### What you have to do:
Sort through the entries below and pull out lines containing the word "startpoint".

### Records to process:

$ cat config.mk
export PLATFORM = sky130hd
export DESIGN_NAME = dpot_regs
export DESIGN_NICKNAME = d
export VERILOG_FILES = /design/src/rtl/dpot_pkg.sv /design/src/rtl/dpot_seq.sv /design/src/rtl/dpot_nvbank.sv /design/src/rtl/dpot_decode.sv /design/src/rtl/dpot_regs.sv
export SDC_FILE = /design/constraint.sdc
export NUM_CORES = 1
export LEC_CHECK = 0
export BUFFER_PORTS_ARGS = -buffer_cell sky130_fd_sc_hd__clkbuf_2
export CELL_PAD_IN_SITES_DETAIL_PLACEMENT = 0
export CELL_PAD_IN_SITES_GLOBAL_PLACEMENT = 1
export CORE_MARGIN = 2
export CORE_UTILIZATION = 50
export DETAILED_ROUTE_END_ITERATION = 10
export PLACE_DENSITY_LB_ADDON = 0.1
export SLEW_MARGIN = 20
export SYNTH_ARGS = -nofsm -noshare
export SYNTH_HDL_FRONTEND = slang
export SYNTH_HIERARCHICAL = 1
export SYNTH_SLANG_ARGS = --single-unit
$ cat constraint.sdc
create_clock -name clk -period 4.45 [get_ports clk]
set_input_delay 0.89 -clock clk [delete_from_list [all_inputs] [get_ports clk]]
set_output_delay 0.89 -clock clk [all_outputs]
set_load 0.01 [all_outputs]
$ cat src/rtl/dpot_pkg.sv
package dpot_pkg;
  localparam int DW     = 8;
  localparam int AW     = 4;
  localparam int NUM_GP = 5;

  localparam logic [AW-1:0] A_IVR = 4'd0;
  localparam logic [AW-1:0] A_ID  = 4'd1;
  localparam logic [AW-1:0] A_GP0 = 4'd2;
  localparam logic [AW-1:0] A_ACR = 4'd8;

  localparam logic [DW-1:0] MID_CODE = 8'h80;
  localparam logic [DW-1:0] ID_CODE  = 8'h80;

  typedef enum logic [1:0] {PU_PRESET, PU_RECALL, PU_RUN} pu_state_e;
endpackage

$ cat src/rtl/dpot_seq.sv
module dpot_seq
  import dpot_pkg::*;
(
  input  logic clk,
  input  logic rst_n,
  input  logic mem_ready,
  output logic load_ivr,
  output logic run
);
  pu_state_e state_q, state_d;

  always_comb begin
    state_d = state_q;
    unique case (state_q)
      PU_PRESET: if (mem_ready) state_d = PU_RECALL;
      PU_RECALL: state_d = PU_RUN;
      default:   state_d = PU_RUN;
    endcase
  end

  always_ff @(posedge clk or negedge rst_n) begin
    if (!rst_n) state_q <= PU_PRESET;
    else        state_q <= state_d;
  end

  assign load_ivr = (state_q == PU_RECALL);
  assign run      = (state_q == PU_RUN);
endmodule

$ cat src/rtl/dpot_nvbank.sv
module dpot_nvbank
  import dpot_pkg::*;
#(
  parameter int W   = DW,
  parameter int NGP = NUM_GP
) (
  input  logic                    clk,
  input  logic                    nv_clear,
  input  logic                    ivr_we,
  input  logic [NGP-1:0]          gp_we,
  input  logic [W-1:0]            wdata,
  output logic [W-1:0]            ivr,
  output logic [NGP-1:0][W-1:0]   gp
);
  // Non-volatile model: no reset; only factory clear or a write changes it.
  logic          ivr_en;
  logic [W-1:0]  ivr_d;

  assign ivr_en = nv_clear | ivr_we;
  assign ivr_d  = nv_clear ? W'(MID_CODE) : wdata;

  always_ff @(posedge clk) begin
    if (ivr_en) ivr <= ivr_d;
  end

  for (genvar g = 0; g < NGP; g++) begin : g_gp
    logic         en;
    logic [W-1:0] d;
    assign en = nv_clear | gp_we[g];
    assign d  = nv_clear ? '0 : wdata;
    always_ff @(posedge clk) begin
      if (en) gp[g] <= d;
    end
  end
endmodule

$ cat src/rtl/dpot_decode.sv
module dpot_decode
  import dpot_pkg::*;
#(
  parameter int W   = DW,
  parameter int A   = AW,
  parameter int NGP = NUM_GP
) (
  input  logic [A-1:0]            addr,
  input  logic                    wr_en,
  input  logic                    run,
  input  logic                    vol,
  input  logic [W-1:0]            wiper,
  input  logic [W-1:0]            ivr,
  input  logic [NGP-1:0][W-1:0]   gp,
  output logic                    ivr_we,
  output logic                    wiper_we,
  output logic                    acr_we,
  output logic [NGP-1:0]          gp_we,
  output logic [W-1:0]            rdata
);
  logic           wr_ok;
  logic [NGP-1:0] gp_hit;

  assign wr_ok    = wr_en & run;
  assign ivr_we   = wr_ok & ~vol & (addr == A_IVR);
  assign wiper_we = wr_ok &  vol & (addr == A_IVR);
  assign acr_we   = wr_ok & (addr == A_ACR);

  for (genvar g = 0; g < NGP; g++) begin : g_hit
    localparam logic [A-1:0] GA = A'(int'(A_GP0) + g);
    assign gp_hit[g] = (addr == GA);
    assign gp_we[g]  = wr_ok & ~vol & gp_hit[g];
  end

  always_comb begin
    rdata = '0;
    if (addr == A_IVR)      rdata = vol ? wiper : ivr;
    else if (addr == A_ID)  rdata = vol ? '0 : W'(ID_CODE);
    else if (addr == A_ACR) rdata = {vol, {(W-1){1'b0}}};
    else if (!vol) begin
      for (int i = 0; i < NGP; i++) begin
        if (gp_hit[i]) rdata = gp[i];
      end
    end
  end
endmodule

$ cat src/rtl/dpot_regs.sv
module dpot_regs
  import dpot_pkg::*;
#(
  parameter int W   = DW,
  parameter int A   = AW,
  parameter int NGP = NUM_GP
) (
  input  logic         clk,
  input  logic         rst_n,
  input  logic         nv_clear,
  input  logic         mem_ready,
  input  logic [A-1:0] addr,
  input  logic [W-1:0] wdata,
  input  logic         wr_en,
  output logic [W-1:0] rdata,
  output logic [W-1:0] wiper
);
  logic [1:0] rst_sync;
  logic       rst_q_n;

  always_ff @(posedge clk or negedge rst_n) begin
    if (!rst_n) rst_sync <= 2'b00;
    else        rst_sync <= {rst_sync[0], 1'b1};
  end
  assign rst_q_n = rst_sync[1];

  logic                  load_ivr, run;
  logic                  ivr_we, wiper_we, acr_we;
  logic [NGP-1:0]        gp_we;
  logic [W-1:0]          ivr;
  logic [NGP-1:0][W-1:0] gp;
  logic                  vol_q;
  logic [W-1:0]          wiper_q, wiper_d;
  logic                  wiper_en;

  dpot_seq u_seq (
    .clk(clk), .rst_n(rst_q_n), .mem_ready(mem_ready),
    .load_ivr(load_ivr), .run(run)
  );

  dpot_nvbank #(.W(W), .NGP(NGP)) u_nv (
    .clk(clk), .nv_clear(nv_clear), .ivr_we(ivr_we), .gp_we(gp_we),
    .wdata(wdata), .ivr(ivr), .gp(gp)
  );

  dpot_decode #(.W(W), .A(A), .NGP(NGP)) u_dec (
    .addr(addr), .wr_en(wr_en), .run(run), .vol(vol_q),
    .wiper(wiper_q), .ivr(ivr), .gp(gp),
    .ivr_we(ivr_we), .wiper_we(wiper_we), .acr_we(acr_we),
    .gp_we(gp_we), .rdata(rdata)
  );

  // Wiper next state: recall first, then either write path.
  always_comb begin
    wiper_d = wiper_q;
    if (load_ivr)                wiper_d = ivr;
    else if (ivr_we || wiper_we) wiper_d = wdata;
  end
  assign wiper_en = load_ivr | ivr_we | wiper_we;

  always_ff @(posedge clk or negedge rst_q_n) begin
    if (!rst_q_n)      wiper_q <= W'(MID_CODE);
    else if (wiper_en) wiper_q <= wiper_d;
  end

  always_ff @(posedge clk or negedge rst_q_n) begin
    if (!rst_q_n)    vol_q <= 1'b0;
    else if (acr_we) vol_q <= wdata[W-1];
  end

  assign wiper = wiper_q;
endmodule

# After elaboration in Yosys (flattened, before gate mapping)
# Index checks and enable logic that the tools add are counted.
[word_totals]
register_bits = 61
in_bits = 17
out_inout_bits = 16
word_cells = 61
[op_classes]
n_eq_ne = 10
muxes = 16
bitwise_logic = 20
n_reduce_logical = 5
[op_table]
columns = ["cell", "count"]
rows = [
  ["2-to-1 mux 8 bit", 14],
  ["equality test 4 x 3 -> 1 bit, second input constant", 3],
  ["bitwise AND 1 bit", 11],
  ["equality test 4 x 2 -> 1 bit, second input constant", 2],
  ["OR 1 bit", 8],
  ["equality test 4 x 1 -> 1 bit, second input constant", 1],
  ["equality test 4 bit, second input constant", 1],
  ["logical NOT 4 bit", 1],
  ["2-to-1 mux 2 bit", 2],
  ["equality test 2 x 1 -> 1 bit, second input constant", 1],
  ["equality test 2 bit, second input constant", 1],
  ["logical NOT 2 bit", 1],
  ["!= test 2 bit, second input constant", 1],
  ["AND reduction 2 bit", 1],
  ["nonzero test 2 bit", 1],
  ["logical OR 1 bit", 1],
  ["NOT 1 bit", 1],
]

# Logic depth before layout (Yosys ltp)
# Gate-level depths: netlist of run 1.
[depth]
word_depth = 10
depth_mapped = 6
mapped_depth_nobuf = 6

# Hierarchy
# The synthesis of run 1 kept the hierarchy.
[by_module_without_submodules]
columns = ["mod", "instances", "cells_each", "area_each_um2", "seq_area_each_um2"]
rows = [
  ["dpot_nvbank", 1, 72, 1595.3, 1441.4],
  ["dpot_decode", 1, 112, 725.7, 0.0],
  ["dpot_regs", 1, 48, 521.8, 276.5],
  ["dpot_seq", 1, 6, 78.8, 50.0],
]

# Least setup slack after synthesis of run 1
# Ideal clock, no wire load.
[synth_timing]
kind = "input port to output port"
start = "in addr[3]"
end = "out rdata[2]"
t_arrival_ns = 1.906
t_required_ns = 3.560
path_slack_ns = 1.654
cell_stages = 4
path_buffers = 2
cell_sequence = "buf_2 -> or4_1 -> buf_6 -> o22ai_1"
[synth_between]
elab_chain_cells = 10
elab_cells_between_ends = 17
classes_between = "eq/ne (7); mux (9); reduce/logical (1)"
[synth_lines]
columns = ["element", "line", "rtl"]
rows = [
  ["start, declared", "dpot_regs.sv:12", "input logic [A-1:0] addr,"],
  ["equality test 4 x 2 -> 1 bit", "dpot_decode.sv:31", "assign gp_hit[g] = (addr == GA);"],
  ["2-to-1 mux 8 bit (5 in a row)", "dpot_decode.sv:42", "if (gp_hit[i]) rdata = gp[i];"],
  ["2-to-1 mux 8 bit", "dpot_decode.sv:40", "else if (!vol) begin"],
  ["2-to-1 mux 8 bit", "dpot_decode.sv:39", "else if (addr == A_ACR) rdata = {vol, {(W-1){1'b0}}};"],
  ["2-to-1 mux 8 bit", "dpot_decode.sv:38", "else if (addr == A_ID) rdata = vol ? '0 : W'(ID_CODE);"],
  ["2-to-1 mux 8 bit (*)", "dpot_decode.sv:37", "if (addr == A_IVR) rdata = vol ? wiper : ivr;"],
  ["end, declared", "dpot_regs.sv:15", "output logic [W-1:0] rdata,"],
]
# Mark *: on every way between the ends. The rest lies on a longest branch, timed or not.

# Worst setup path in the final report of run 1
[layout_timing]
start = "in addr[0]"
end = "out rdata[4]"
# The elaborated chain is that of the path after synthesis.

==> reports/qor.txt, run 1 <==
Outcome: finished, final reports clean
Final Critical Period: 3.46 ns
Synthesis Warnings: 6
GRT overflow: 0
Syn Area/Cell: 12.3 µm²
Total track usage: 19.8%
MaxCap Viol Count: 0
Final wirelength: 5740 µm
P&R area growth vs syn: 11.6%
GPL Wtd Cong: 0.757
Reg2Reg Launch Point: vol_q
Number of DRC markers in iteration 0: 132
Detailed Routing Iterations Pass 1: 4
Commonest cells after routing, fill and taps aside: 48 x edfxtp_1, 32 x clkbuf_2, 18 x nor2b_1
Power density over cell area: 430 mW/mm²
Largest net degree at the start of global routing: 30
Std-Cell Rows: 27
DRC Markers: 0
Layout net count: 284
Fraction of layout cells with a size suffix above 1: 21.7%
Core Footprint: 0.00557 mm²
Synth Cell Area: 0.00292 mm²
Final instance area: 0.00326 mm²
Ranking of synthesized cells by area: edfxtp_1 49%, dfrtp_1 10%, mux2i_1 4.1%, nor2b_1 3.9%, or4b_1 2.7%
Syn_nets: 255
Reg2Reg Setup Slack: 2.29 ns
Post-Route Utilization: 58.5%
Vias in the first global route: 1802
Hold_ws: 0.205 ns
Final Max Slew Viols: 0
Synth area leader: edfxtp_1
Dpl hpwl: 4060 µm
Avg WL per Cell: 16.7 µm
Critical Path Source Type: primary input
Initial antenna violation count: 0
First-pass GRT wire length: 9080 µm
Chip Height: 80.4 µm
I/O Buffers: 32
Via Count: 1908
Root Driver: clkbuf_8
N_diodes: 0
Cts bufs inserted: 9
Sinks on the clock net: 61
Die Wd: 80.4 µm
LEAKAGE: 1.27 nW
Post-CTS Hold Buffers: 0
Setup violators final: 0
H-tree depth: 3
Hold Fails Final Rpt: 0
Worst-path maximum fanout: 29
Met3 wire length: 210 µm
Setup tns final: 0 ns
Via/cell ratio: 5.55
Fmax: 289 MHz
Max clock buf depth: 2
VDD IR max: 0.271 mV
Seq/Total Area, Yosys: 60.5%
Final worst-path cycle share: 77.7%
Arrival time at the worst endpoint: 2.57 ns
Crit end category: output port
Placed Instance Area: 0.00309 mm²
Clk_skew: 0.00763 ns
DR top layer: met4
Wl on met1: 2760 µm
Resized cells post-CTS: 0
Postcts setup bufs: 0
Reg2Reg Capture Point: wiper[4]
Worst hold path class: reg -> async
Antenna-violating nets left: 0
Initial Util: 52.4%
Post-synth EDFFs: 48
Rel. slew slack: 51.1%
WS Path Type: in -> out
Synth unique cells: 44
IO Pins: 33
Main synth FF type: edfxtp_1
Synth Instances: 238
RSZ-0062 raised after global routing: no
Die ar.: 0.00647 mm²
Tightest Pin Transition: 0.734 ns
Yosys reg bits: 61
CTS tree: done
Yosys top cell area share: 49.3%
Clk slew on worst S/H paths: 0.06 ns
Worst Reg-to-Reg Cells: 4
Clock Latency Late Sink: 0.33 ns
Synth async-reset ratio: 21.3%
Met2 WL post-DR: 2680 µm
Commonest non-fill, non-tap cell in the layout: edfxtp_1
Crit path required time: 3.56 ns
## registers in the layout, summed over array words and instances, names as in the netlist
register / flops
rst_sync: 2
u_seq/state_q: 2
u_nv/gp: 40
u_nv/ivr: 8
vol_q: 1
wiper: 8
## per-layer routing
metal	global-route usage, %	vias up
met1	27.4	922
met5	0	-
met3	3.93	8
li1	-	939
met4	9.83	0
met2	29.8	39
## critical path: stages
cell	delay (ns)
clkbuf_2	0.36
or4_1	0.85
o22ai_1	0.29
clkbuf_2	0.17
## layout make-up
cell class | instances | area [µm²]
clock buffer | 14 | 163
timing repair buffer | 33 | 168
fill | 476 | 2310
inverter | 10 | 37.5
tap | 72 | 90.1
clock inverter | 2 | 10.0
sequential | 61 | 1770
multi-input combinational | 152 | 1020
## report_power, final
part | internal (mW) | switching, mW | leakage (nW) | total [mW]
registers | 0.688 | 0.0528 | 0.645 | 0.741
clock network | 0.231 | 0.194 | 0.0905 | 0.425
logic | 0.111 | 0.126 | 0.534 | 0.237
## logic make-up (layout without fill, tap and decap cells)
kind of cell / after synthesis / in the layout / synth area share, %
other: 1 / 1 / 0.128
and+or+nand+nor: 91 / 91 / 19.1
DFF: 61 / 61 / 60.5
muxes: 13 / 13 / 4.50
AOI/OAI and AO/OA: 47 / 47 / 11.3
buffers and inverters: 25 / 59 / 4.45
## cells in the mapped netlist, drive strengths merged, types with 3 or more instances
| master | instances |
|---|---|
| a21oi | 12 |
| a22o | 3 |
| a22oi | 3 |
| buf | 13 |
| dfrtp | 12 |
| edfxtp | 48 |
| inv | 10 |
| mux2i | 12 |
| nand2 | 13 |
| nand2b | 8 |
| nor2 | 12 |
| nor2b | 18 |
| nor3 | 9 |
| nor3b | 3 |
| o21ai | 8 |
| o22ai | 7 |
| o311ai | 8 |
| or2 | 9 |
| or4b | 8 |
## metrics by stage
stage          power (mW)  setup WS (ns)  std cells
2_1_floorplan       0.904           1.65        238
3_5_place_dp        0.993           1.00        328
5_1_grt              1.47          0.888        344
3_3_place_gp        0.992           1.03        328
6_report             1.40          0.992        344
4_1_cts              1.42          0.995        344
## worst max-delay path by stage
stage | startpoint | to | slack (ns)
floorplan | addr[3] | rdata[2] | 1.65
global placement | addr[0] | rdata[0] | 1.03
detailed placement | addr[0] | rdata[4] | 1.00
CTS | addr[0] | rdata[4] | 0.99
global route | addr[0] | rdata[1] | 0.89
finish | addr[0] | rdata[4] | 0.99
Power figures use the tool's default switching activity.
==> run 2, diff against run 1 <==
- ABC_AREA: unset -> 1
- CORE_UTILIZATION: 50 -> 40
- clock period: 4.45 -> 3.1 ns (I/O delays scaled with it)
==> reports/qor.txt, run 2 <==
Complex-gate fraction of the synthesized area: 2.63%
CTS tree: done
Mux contribution to synthesized area: 0%
Yosys reg bits: 61
Synth unique cells: 28
Postcts setup bufs: 0
Reg power frac: 48.2%
Detailed Routing Iterations Pass 1: 4
Final wirelength: 6530 µm
Worst hold path class: in -> async
Sinks on the clock net: 61
Max FFs per register: 40
Cts bufs inserted: 9
First-pass GRT wire length: 10900 µm
Synth Instances: 330
Seq/Total Area, Yosys: 59.1%
Chip Height: 90.5 µm
Yosys top cell area share: 48.2%
Syn Area/Cell: 9.07 µm²
Resized cells post-CTS: 0
Via Count: 2264
GPL Wtd Cong: 0.764
Die Wd: 90.5 µm
Initial Util: 41.2%
Power density over cell area: 624 mW/mm²
Busiest metal layer after global routing: met2
Syn_nets: 347
Post-CTS Hold Buffers: 0
Crit end category: output port
Sw Pwr: 591 µW
Crit path required time: 2.48 ns
Hold Fails Final Rpt: 0
Fmax: 370 MHz
Arrival time at the worst endpoint: 2.08 ns
Fraction of layout cells with a size suffix above 1: 21.4%
Commonest non-fill, non-tap cell in the layout: nand2_1
VDD IR max: 0.538 mV
GRT overflow: 0
Most flops, register: u_nv/gp
Synth Area in Adders: 0%
IO Pins: 33
Initial antenna violation count: 0
Std-Cell Rows: 31
Outcome: finished, final reports clean
Post-synth EDFFs: 48
Core Footprint: 0.00725 mm²
Critical Path Source Type: primary input
Commonest cells after routing, fill and taps aside: 137 x nand2_1, 48 x edfxtp_1, 35 x nor2_1
Setup violators final: 0
Post-synthesis xor/xnor area fraction: 0%
Hold_ws: 0.0572 ns
Internal: 1.56 mW
WS Path Type: in -> out
P&R area growth vs syn: 15.2%
Via/cell ratio: 4.80
Worst-path maximum fanout: 12
Die ar.: 0.00819 mm²
Synthesis Warnings: 6
Combinational share of power: 15.3%
Switching Share: 27.5%
H-tree depth: 3
Ranking of synthesized cells by area: edfxtp_1 48%, nand2_1 17%, dfrtp_1 10%, nor2_1 4.4%, nand3_1 3.2%
Final Critical Period: 2.70 ns
RSZ-0062 raised after global routing: no
DRC Markers: 0
Final worst-path cycle share: 87.2%
Number of DRC markers in iteration 0: 117
Count leader, synth: nand2_1
Clk_skew: 0.00953 ns
M3 GR Usage: 4.51%
Clock Latency Late Sink: 0.33 ns
Synth area leader: edfxtp_1
Post-synth top cells: 137 x nand2_1, 48 x edfxtp_1, 35 x nor2_1
Main synth FF type: edfxtp_1
I/O Buffers: 32
Vias in the first global route: 2243
Met2 Use GR: 27.4%
N_diodes: 0
Synth async-reset ratio: 21.3%
Setup tns final: 0 ns
Avg WL per Cell: 13.8 µm
Final Max Slew Viols: 0
Layout net count: 385
Dpl hpwl: 4780 µm
Max clock buf depth: 2
LEAKAGE: 1.62 nW
Synth Area in Simple Gates: 31.4%
Root Driver: clkbuf_8
Clk slew on worst S/H paths: 0.07 ns
Largest net degree at the start of global routing: 18
M1 GR Usage: 22.5%
Main combinational cell family by area after synthesis: simple AND/OR/NAND/NOR gates
Total track usage: 17.1%
Antenna-violating nets left: 0
Synth Cell Area: 0.00299 mm²
MaxCap Viol Count: 0
Clock power share: 36.5%
==> run 2: changes by cell type after synthesis, moves of 8 or more <==
| cell | change |
|---|---|
| or2_1 | -9 |
| inv_2 | +8 |
| nand2_1 | +124 |
| o21ai_1 | +8 |
| a21oi_1 | -8 |
| nand3_1 | +18 |
| inv_1 | +11 |
| nor2b_1 | -18 |
| nand2b_1 | -8 |
| nor2_1 | +26 |
| or4b_1 | -8 |
| mux2i_1 | -12 |
==> run 2: path summary, 6_finish.rpt <==
check	cells past startpoint	end	slack, ns	startpoint
worst max-delay path	10	rdata[5]	0.40	addr[0]
worst min-delay path	1	rst_sync[0]	0.06	rst_n
worst max register to register	6	u_nv/ivr[5]	0.95	vol_q
worst min register to register	0	wiper[5]	0.19	rst_sync[1]
max in group asynchronous	0	wiper[7]	2.57	rst_sync[1]
min in group clk	0	rst_sync[1]	0.36	rst_sync[0]
==> run 2: cells by family after synthesis <==
group | after synthesis
AND/OR/NAND/NOR | 214
other | 1
flip-flops | 61
AO/OA/AOI/OAI | 15
buffers and inverters | 39
==> run 2: final cells by class <==
type | instances | area [µm²]
flip-flops and latches | 61 | 1770
fillers | 726 | 3810
multi-input cells | 230 | 1020
well taps | 99 | 124
clock buffers | 9 | 124
clock inverters | 7 | 98.8
repair buffers | 36 | 190
inverters | 30 | 120
==> run 2: critical path, stage by stage <==
cell      delay, ns
clkbuf_2       0.21
inv_2          0.16
nor2_2         0.26
nand2_1        0.26
nand3_1        0.17
o21ai_1        0.08
nand2_1        0.06
nand2_1        0.05
nand2_1        0.07
clkbuf_2       0.13
==> run 2: power by group through the flow <==
stage	Clock (mW)	Sequential (mW)	Combinational [mW]
after global routing	0.842	1.05	0.374
after CTS	0.805	1.04	0.337
after detailed placement	0	1.06	0.335
final	0.785	1.04	0.329
after floorplan	0	1.06	0.195
after global placement	0	1.05	0.335
==> run 2: per-stage QoR <==
stage	setup slack, ns	total power [mW]	instances	area, µm²	utilization [%]
final	0.398	2.15	472	3450	47.5
after global routing	0.191	2.26	472	3450	47.5
after CTS	0.387	2.18	472	3450	47.5
after detailed placement	0.392	1.39	456	3220	44.5
after global placement	0.438	1.39	456	3220	44.5
after floorplan	1.06	1.26	330	2990	-
==> run 2: layer usage <==
layer,share of wire [%],vias to the layer above
met2,47,45
met5,0,-
li1,-,1139
met4,0.55,0
met3,4.3,2
met1,48,1078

### Completed exercise:
stage | startpoint | to | slack (ns)
check	cells past startpoint	end	slack, ns	startpoint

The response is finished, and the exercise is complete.